--- SUPPLIED DATA ---

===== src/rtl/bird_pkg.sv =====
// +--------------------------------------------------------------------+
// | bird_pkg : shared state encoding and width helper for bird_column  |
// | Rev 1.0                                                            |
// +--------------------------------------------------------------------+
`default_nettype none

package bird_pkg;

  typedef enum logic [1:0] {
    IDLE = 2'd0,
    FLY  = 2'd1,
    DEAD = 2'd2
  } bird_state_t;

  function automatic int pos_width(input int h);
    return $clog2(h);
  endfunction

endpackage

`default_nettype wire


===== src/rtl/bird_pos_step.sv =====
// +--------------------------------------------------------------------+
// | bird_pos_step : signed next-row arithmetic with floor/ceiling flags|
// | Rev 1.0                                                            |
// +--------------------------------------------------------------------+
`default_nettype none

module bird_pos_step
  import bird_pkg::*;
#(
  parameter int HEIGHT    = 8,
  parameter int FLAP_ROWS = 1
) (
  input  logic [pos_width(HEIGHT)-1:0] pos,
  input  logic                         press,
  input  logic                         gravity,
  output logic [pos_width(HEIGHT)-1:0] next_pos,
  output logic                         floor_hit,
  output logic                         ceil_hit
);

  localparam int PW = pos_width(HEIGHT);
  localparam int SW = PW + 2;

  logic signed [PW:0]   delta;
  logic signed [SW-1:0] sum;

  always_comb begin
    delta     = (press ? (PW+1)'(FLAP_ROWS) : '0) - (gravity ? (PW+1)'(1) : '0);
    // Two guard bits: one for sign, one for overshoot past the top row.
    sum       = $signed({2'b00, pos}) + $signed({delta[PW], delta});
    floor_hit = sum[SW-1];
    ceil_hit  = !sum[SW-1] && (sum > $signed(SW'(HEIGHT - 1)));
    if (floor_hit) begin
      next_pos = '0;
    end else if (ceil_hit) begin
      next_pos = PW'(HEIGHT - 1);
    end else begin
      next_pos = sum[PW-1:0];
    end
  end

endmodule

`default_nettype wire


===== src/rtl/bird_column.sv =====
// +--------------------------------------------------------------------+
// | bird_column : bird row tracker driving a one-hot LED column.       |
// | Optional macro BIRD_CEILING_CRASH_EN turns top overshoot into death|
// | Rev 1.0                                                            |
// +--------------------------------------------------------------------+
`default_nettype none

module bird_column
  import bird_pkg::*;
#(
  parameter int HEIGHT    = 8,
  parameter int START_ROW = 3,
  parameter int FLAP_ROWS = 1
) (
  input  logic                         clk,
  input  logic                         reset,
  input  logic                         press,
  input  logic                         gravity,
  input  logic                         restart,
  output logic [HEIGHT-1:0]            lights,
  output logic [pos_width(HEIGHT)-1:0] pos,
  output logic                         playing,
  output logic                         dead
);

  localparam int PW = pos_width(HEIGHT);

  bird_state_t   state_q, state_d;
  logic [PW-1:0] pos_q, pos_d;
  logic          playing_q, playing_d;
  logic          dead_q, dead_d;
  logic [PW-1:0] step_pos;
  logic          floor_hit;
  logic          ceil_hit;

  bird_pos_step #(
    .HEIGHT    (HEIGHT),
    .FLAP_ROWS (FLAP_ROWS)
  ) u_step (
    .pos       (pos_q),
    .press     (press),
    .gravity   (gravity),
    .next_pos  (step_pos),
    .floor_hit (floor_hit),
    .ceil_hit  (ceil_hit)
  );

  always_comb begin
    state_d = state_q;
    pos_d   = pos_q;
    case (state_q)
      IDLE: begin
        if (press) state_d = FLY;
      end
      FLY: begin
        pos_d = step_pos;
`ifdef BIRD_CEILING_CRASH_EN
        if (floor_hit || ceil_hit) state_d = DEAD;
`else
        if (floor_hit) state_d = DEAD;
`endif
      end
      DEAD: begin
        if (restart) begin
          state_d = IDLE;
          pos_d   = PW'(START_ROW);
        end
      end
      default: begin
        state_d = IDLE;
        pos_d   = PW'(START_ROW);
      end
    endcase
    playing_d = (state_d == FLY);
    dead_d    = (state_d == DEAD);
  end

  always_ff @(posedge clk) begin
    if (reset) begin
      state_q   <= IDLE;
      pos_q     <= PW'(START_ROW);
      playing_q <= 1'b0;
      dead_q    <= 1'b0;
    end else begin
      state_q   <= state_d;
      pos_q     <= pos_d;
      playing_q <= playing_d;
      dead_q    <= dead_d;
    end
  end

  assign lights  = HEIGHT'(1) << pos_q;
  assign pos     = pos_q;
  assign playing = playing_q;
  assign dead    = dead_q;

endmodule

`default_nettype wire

---
--- SUPPLIED DATA ---

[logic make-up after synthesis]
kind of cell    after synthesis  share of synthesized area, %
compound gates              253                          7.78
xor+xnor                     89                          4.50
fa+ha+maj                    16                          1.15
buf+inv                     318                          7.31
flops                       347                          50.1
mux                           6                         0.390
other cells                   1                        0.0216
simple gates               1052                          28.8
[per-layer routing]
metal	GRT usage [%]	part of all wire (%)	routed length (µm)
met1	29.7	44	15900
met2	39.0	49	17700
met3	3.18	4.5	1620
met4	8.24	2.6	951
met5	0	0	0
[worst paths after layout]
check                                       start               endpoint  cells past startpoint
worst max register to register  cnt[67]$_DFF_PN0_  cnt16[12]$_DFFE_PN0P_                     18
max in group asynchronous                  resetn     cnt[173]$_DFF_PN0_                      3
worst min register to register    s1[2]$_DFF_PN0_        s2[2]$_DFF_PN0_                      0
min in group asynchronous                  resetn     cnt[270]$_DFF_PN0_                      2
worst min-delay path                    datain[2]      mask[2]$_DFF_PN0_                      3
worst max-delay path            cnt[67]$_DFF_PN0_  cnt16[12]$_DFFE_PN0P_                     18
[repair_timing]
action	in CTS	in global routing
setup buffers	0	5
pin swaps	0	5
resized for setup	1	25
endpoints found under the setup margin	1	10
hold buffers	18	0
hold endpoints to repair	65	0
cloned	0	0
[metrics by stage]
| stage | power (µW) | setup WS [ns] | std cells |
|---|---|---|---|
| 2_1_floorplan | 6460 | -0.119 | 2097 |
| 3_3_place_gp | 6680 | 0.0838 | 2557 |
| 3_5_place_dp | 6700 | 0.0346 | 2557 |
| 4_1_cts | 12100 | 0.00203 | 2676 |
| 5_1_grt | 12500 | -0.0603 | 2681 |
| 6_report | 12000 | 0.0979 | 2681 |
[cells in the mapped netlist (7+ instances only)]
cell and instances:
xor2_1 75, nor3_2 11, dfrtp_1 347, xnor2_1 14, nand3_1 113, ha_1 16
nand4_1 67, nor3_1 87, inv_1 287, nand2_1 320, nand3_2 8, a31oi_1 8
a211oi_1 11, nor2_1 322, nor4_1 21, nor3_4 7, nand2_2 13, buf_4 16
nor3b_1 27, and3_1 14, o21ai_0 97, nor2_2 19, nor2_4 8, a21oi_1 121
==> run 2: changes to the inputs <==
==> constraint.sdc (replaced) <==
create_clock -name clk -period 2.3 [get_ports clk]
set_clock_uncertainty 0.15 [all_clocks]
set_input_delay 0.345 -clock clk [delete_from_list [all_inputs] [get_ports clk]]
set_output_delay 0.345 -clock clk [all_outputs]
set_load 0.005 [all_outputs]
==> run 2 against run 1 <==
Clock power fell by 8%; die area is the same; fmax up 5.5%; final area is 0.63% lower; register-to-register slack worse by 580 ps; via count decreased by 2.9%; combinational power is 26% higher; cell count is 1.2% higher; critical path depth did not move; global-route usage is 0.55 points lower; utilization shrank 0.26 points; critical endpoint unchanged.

---

- _WORK TO COMPLETE_
Look above for the line holding "[logic make-up after synthesis]" and the line holding "max in group", then output exactly those two lines and every line between them, nothing more.

- _ANSWER TO THE PROBLEM_
[logic make-up after synthesis]
kind of cell    after synthesis  share of synthesized area, %
compound gates              253                          7.78
xor+xnor                     89                          4.50
fa+ha+maj                    16                          1.15
buf+inv                     318                          7.31
flops                       347                          50.1
mux                           6                         0.390
other cells                   1                        0.0216
simple gates               1052                          28.8
[per-layer routing]
metal	GRT usage [%]	part of all wire (%)	routed length (µm)
met1	29.7	44	15900
met2	39.0	49	17700
met3	3.18	4.5	1620
met4	8.24	2.6	951
met5	0	0	0
[worst paths after layout]
check                                       start               endpoint  cells past startpoint
worst max register to register  cnt[67]$_DFF_PN0_  cnt16[12]$_DFFE_PN0P_                     18
max in group asynchronous                  resetn     cnt[173]$_DFF_PN0_                      3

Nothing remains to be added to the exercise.